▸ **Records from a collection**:
━━━━━━

==> run a <==
==> flow/design.v (excerpt) <==
module ULA_LCD(clk, rst, rs, rw, en, dados, SOMA, SUBT, MULT, IGUAL, A, B, sinalA, sinalB);
Settings: LEC_CHECK=0, ABC_AREA=1, CAP_MARGIN=20, CELL_PAD_IN_SITES_DETAIL_PLACEMENT=2, CORE_MARGIN=6, CORE_UTILIZATION=50, CTS_CLUSTER_SIZE=89, GPL_TIMING_DRIVEN=0, MAX_ROUTING_LAYER=met5, PLACE_DENSITY_LB_ADDON=0.11, SLEW_MARGIN=20; clock period 150.0 ns.
run.sh (not shown) runs the stock make flow with config.mk's settings and CLKGATE_MAP_FILE=.
==> inputs of run b, as changes to run a <==
==> flow/config.mk (replaced) <==
export PLATFORM = sky130hd
export DESIGN_NAME = ULA_LCD
export DESIGN_NICKNAME = ULA_LCD
export VERILOG_FILES = /design/flow/design.v
export SDC_FILE = /design/flow/constraint.sdc
export NUM_CORES = 4
export LEC_CHECK = 0
export ABC_AREA = 1
export CAP_MARGIN = 20
export CORE_MARGIN = 2
export CORE_UTILIZATION = 72
export CTS_CLUSTER_DIAMETER = 184
export CTS_CLUSTER_SIZE = 98
export PLACE_DENSITY = 0.37
export SLEW_MARGIN = 20
export TNS_END_PERCENT = 5
==> flow/constraint.sdc (replaced) <==
create_clock -name core_clock -period 65.7 [get_ports {clk}]
set_input_delay 13.1400 -clock core_clock [delete_from_list [all_inputs] [get_ports {clk}]]
set_output_delay 13.1400 -clock core_clock [all_outputs]
set_load 0.01 [all_outputs]
==> inputs of run c, as changes to run a <==
==> flow/config.mk (replaced) <==
export PLATFORM = sky130hd
export DESIGN_NAME = ULA_LCD
export DESIGN_NICKNAME = ULA_LCD
export VERILOG_FILES = /design/flow/design.v
export SDC_FILE = /design/flow/constraint.sdc
export NUM_CORES = 4
export LEC_CHECK = 0
export CAP_MARGIN = 20
export CORE_MARGIN = 2
export CORE_UTILIZATION = 13
export SLEW_MARGIN = 20
==> flow/constraint.sdc (replaced) <==
create_clock -name core_clock -period 126.0 [get_ports {clk}]
set_input_delay 25.2000 -clock core_clock [delete_from_list [all_inputs] [get_ports {clk}]]
set_output_delay 25.2000 -clock core_clock [all_outputs]
set_load 0.01 [all_outputs]
==> results <==
Against run c, the area after synthesis of run b is higher by about 12%. The highest die area belongs to run c, the lowest to run b. In synthesized cell count, run a and run b do not differ. Run a failed in 3_5_place_dp on DPL-0033. Run b did not get past 5_1_grt on GRT-0232. Run c went through all stages and came out clean.

* * *

==> inputs of job 9623 <==
ULA_LCD again, from the RTL that the note above started with.
clock: 173.0 ns
lec_check: 0
cap_margin: 25
cell_pad_in_sites_detail_placement: 1
cell_pad_in_sites_global_placement: 1
core_aspect_ratio: 0.53
core_margin: 8
core_utilization: 52
gpl_routability_driven: 1
gpl_timing_driven: 1
hold_slack_margin: 0.12
max_routing_layer: met4
setup_slack_margin: 5.0
slew_margin: 10
tns_end_percent: 100
==> job 6051: changes against job 9623 <==
ABC_AREA = 1   (was not set)
CAP_MARGIN = 20   (was 25)
CELL_PAD_IN_SITES_DETAIL_PLACEMENT = not set   (was 1)
CELL_PAD_IN_SITES_GLOBAL_PLACEMENT = not set   (was 1)
CORE_ASPECT_RATIO = not set   (was 0.53)
CORE_MARGIN = 2   (was 8)
CORE_UTILIZATION = 40   (was 52)
GPL_ROUTABILITY_DRIVEN = not set   (was 1)
GPL_TIMING_DRIVEN = not set   (was 1)
HOLD_SLACK_MARGIN = not set   (was 0.12)
MAX_ROUTING_LAYER = not set   (was met4)
SETUP_SLACK_MARGIN = not set   (was 5.0)
SLEW_MARGIN = 20   (was 10)
TNS_END_PERCENT = 20   (was 100)
==> flow/constraint.sdc (replaced) <==
create_clock -name core_clock -period 120.0 [get_ports {clk}]
set_input_delay 24.0000 -clock core_clock [delete_from_list [all_inputs] [get_ports {clk}]]
set_output_delay 24.0000 -clock core_clock [all_outputs]
set_load 0.01 [all_outputs]
==> job 2238: changes against job 9623 <==
CAP_MARGIN = 20   (was 25)
CELL_PAD_IN_SITES_DETAIL_PLACEMENT = not set   (was 1)
CELL_PAD_IN_SITES_GLOBAL_PLACEMENT = not set   (was 1)
CORE_ASPECT_RATIO = not set   (was 0.53)
CORE_MARGIN = 2   (was 8)
CORE_UTILIZATION = 46   (was 52)
GPL_ROUTABILITY_DRIVEN = not set   (was 1)
GPL_TIMING_DRIVEN = not set   (was 1)
HOLD_SLACK_MARGIN = not set   (was 0.12)
MAX_ROUTING_LAYER = not set   (was met4)
SETUP_SLACK_MARGIN = not set   (was 5.0)
SLEW_MARGIN = 20   (was 10)
TNS_END_PERCENT = not set   (was 100)
==> flow/constraint.sdc (replaced) <==
create_clock -name core_clock -period 114.0 [get_ports {clk}]
set_input_delay 22.8000 -clock core_clock [delete_from_list [all_inputs] [get_ports {clk}]]
set_output_delay 22.8000 -clock core_clock [all_outputs]
set_load 0.01 [all_outputs]
==> job 8338: changes against job 9623 <==
CAP_MARGIN = 15   (was 25)
CELL_PAD_IN_SITES_DETAIL_PLACEMENT = not set   (was 1)
CELL_PAD_IN_SITES_GLOBAL_PLACEMENT = not set   (was 1)
CORE_ASPECT_RATIO = not set   (was 0.53)
CORE_MARGIN = 2   (was 8)
CORE_UTILIZATION = 70   (was 52)
GPL_ROUTABILITY_DRIVEN = not set   (was 1)
GPL_TIMING_DRIVEN = not set   (was 1)
HOLD_SLACK_MARGIN = not set   (was 0.12)
MAX_ROUTING_LAYER = not set   (was met4)
SETUP_SLACK_MARGIN = not set   (was 5.0)
SLEW_MARGIN = 20   (was 10)
TNS_END_PERCENT = not set   (was 100)
==> flow/constraint.sdc (replaced) <==
create_clock -name core_clock -period 89.4 [get_ports {clk}]
set_input_delay 17.8800 -clock core_clock [delete_from_list [all_inputs] [get_ports {clk}]]
set_output_delay 17.8800 -clock core_clock [all_outputs]
set_load 0.01 [all_outputs]
==> results <==
item	job 9623	job 8338	job 2238	job 6051
Slowest cell on the critical path	clkdlybuf4s50_1	fa_1	or4_1	clkdlybuf4s50_1
Synthesized-area fraction occupied by and/or/nand/nor cells	31.1%	31.1%	31.1%	49.7%
Via density per instance	7.05	7.26	6.57	5.32
Outcome	complete, no violations	finished with violations	complete, no violations	complete, no violations
Reasons for failing layout checks	-	negative setup slack	-	-
Number of multi-input combinational cells	7866	7870	7867	9674
Number of logged tool warnings	49	51	47	47
Cell occurring most often along the worst timing path	o21a_1	o21a_1	o21a_1	nand2_1
Most instantiated library cell after synthesis	nor2_1	nor2_1	nor2_1	nand2_1
Setup total negative slack	0 ps	-12920 ps	0 ps	0 ps
Total of endpoints with negative setup slack in the final report	0	6	0	0
Latency at later pin	530 ps	540 ps	590 ps	550 ps
Sequential share of cell area	6.49%	5.94%	6.38%	5.78%
Setup repair after global routing missed its margin	false	true	-	false
Met1 capacity usage during global routing	55.7%	54.9%	40.7%	35.3%
Chip area line of the yosys report	60200 um^2	60200 um^2	60200 um^2	67400 um^2
Worst Tran Pin Value	1340 ps	1200 ps	1070 ps	1020 ps
Core Box Area	116000 um^2	85100 um^2	130000 um^2	167000 um^2
Worst EP required	173460 ps	89770 ps	114480 ps	120420 ps
CLK BUF	25	25	33	31
Most heavily used metal layer in global routing	met1	met2	met2	met2
Met2 WL	93700 um	93800 um	96200 um	107000 um
Logic cell area	53600 um^2	55800 um^2	54000 um^2	54200 um^2
DIE AREA	127000 um^2	88400 um^2	134000 um^2	172000 um^2
Count of mapped cells out of synthesis	8662	8662	8662	12100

━━━━━━

The lines to output run from the one containing "Number of multi-input" through the last line of the records above; repeat them exactly and nothing more.

Number of multi-input combinational cells	7866	7870	7867	9674
Number of logged tool warnings	49	51	47	47
Cell occurring most often along the worst timing path	o21a_1	o21a_1	o21a_1	nand2_1
Most instantiated library cell after synthesis	nor2_1	nor2_1	nor2_1	nand2_1
Setup total negative slack	0 ps	-12920 ps	0 ps	0 ps
Total of endpoints with negative setup slack in the final report	0	6	0	0
Latency at later pin	530 ps	540 ps	590 ps	550 ps
Sequential share of cell area	6.49%	5.94%	6.38%	5.78%
Setup repair after global routing missed its margin	false	true	-	false
Met1 capacity usage during global routing	55.7%	54.9%	40.7%	35.3%
Chip area line of the yosys report	60200 um^2	60200 um^2	60200 um^2	67400 um^2
Worst Tran Pin Value	1340 ps	1200 ps	1070 ps	1020 ps
Core Box Area	116000 um^2	85100 um^2	130000 um^2	167000 um^2
Worst EP required	173460 ps	89770 ps	114480 ps	120420 ps
CLK BUF	25	25	33	31
Most heavily used metal layer in global routing	met1	met2	met2	met2
Met2 WL	93700 um	93800 um	96200 um	107000 um
Logic cell area	53600 um^2	55800 um^2	54000 um^2	54200 um^2
DIE AREA	127000 um^2	88400 um^2	134000 um^2	172000 um^2
Count of mapped cells out of synthesis	8662	8662	8662	12100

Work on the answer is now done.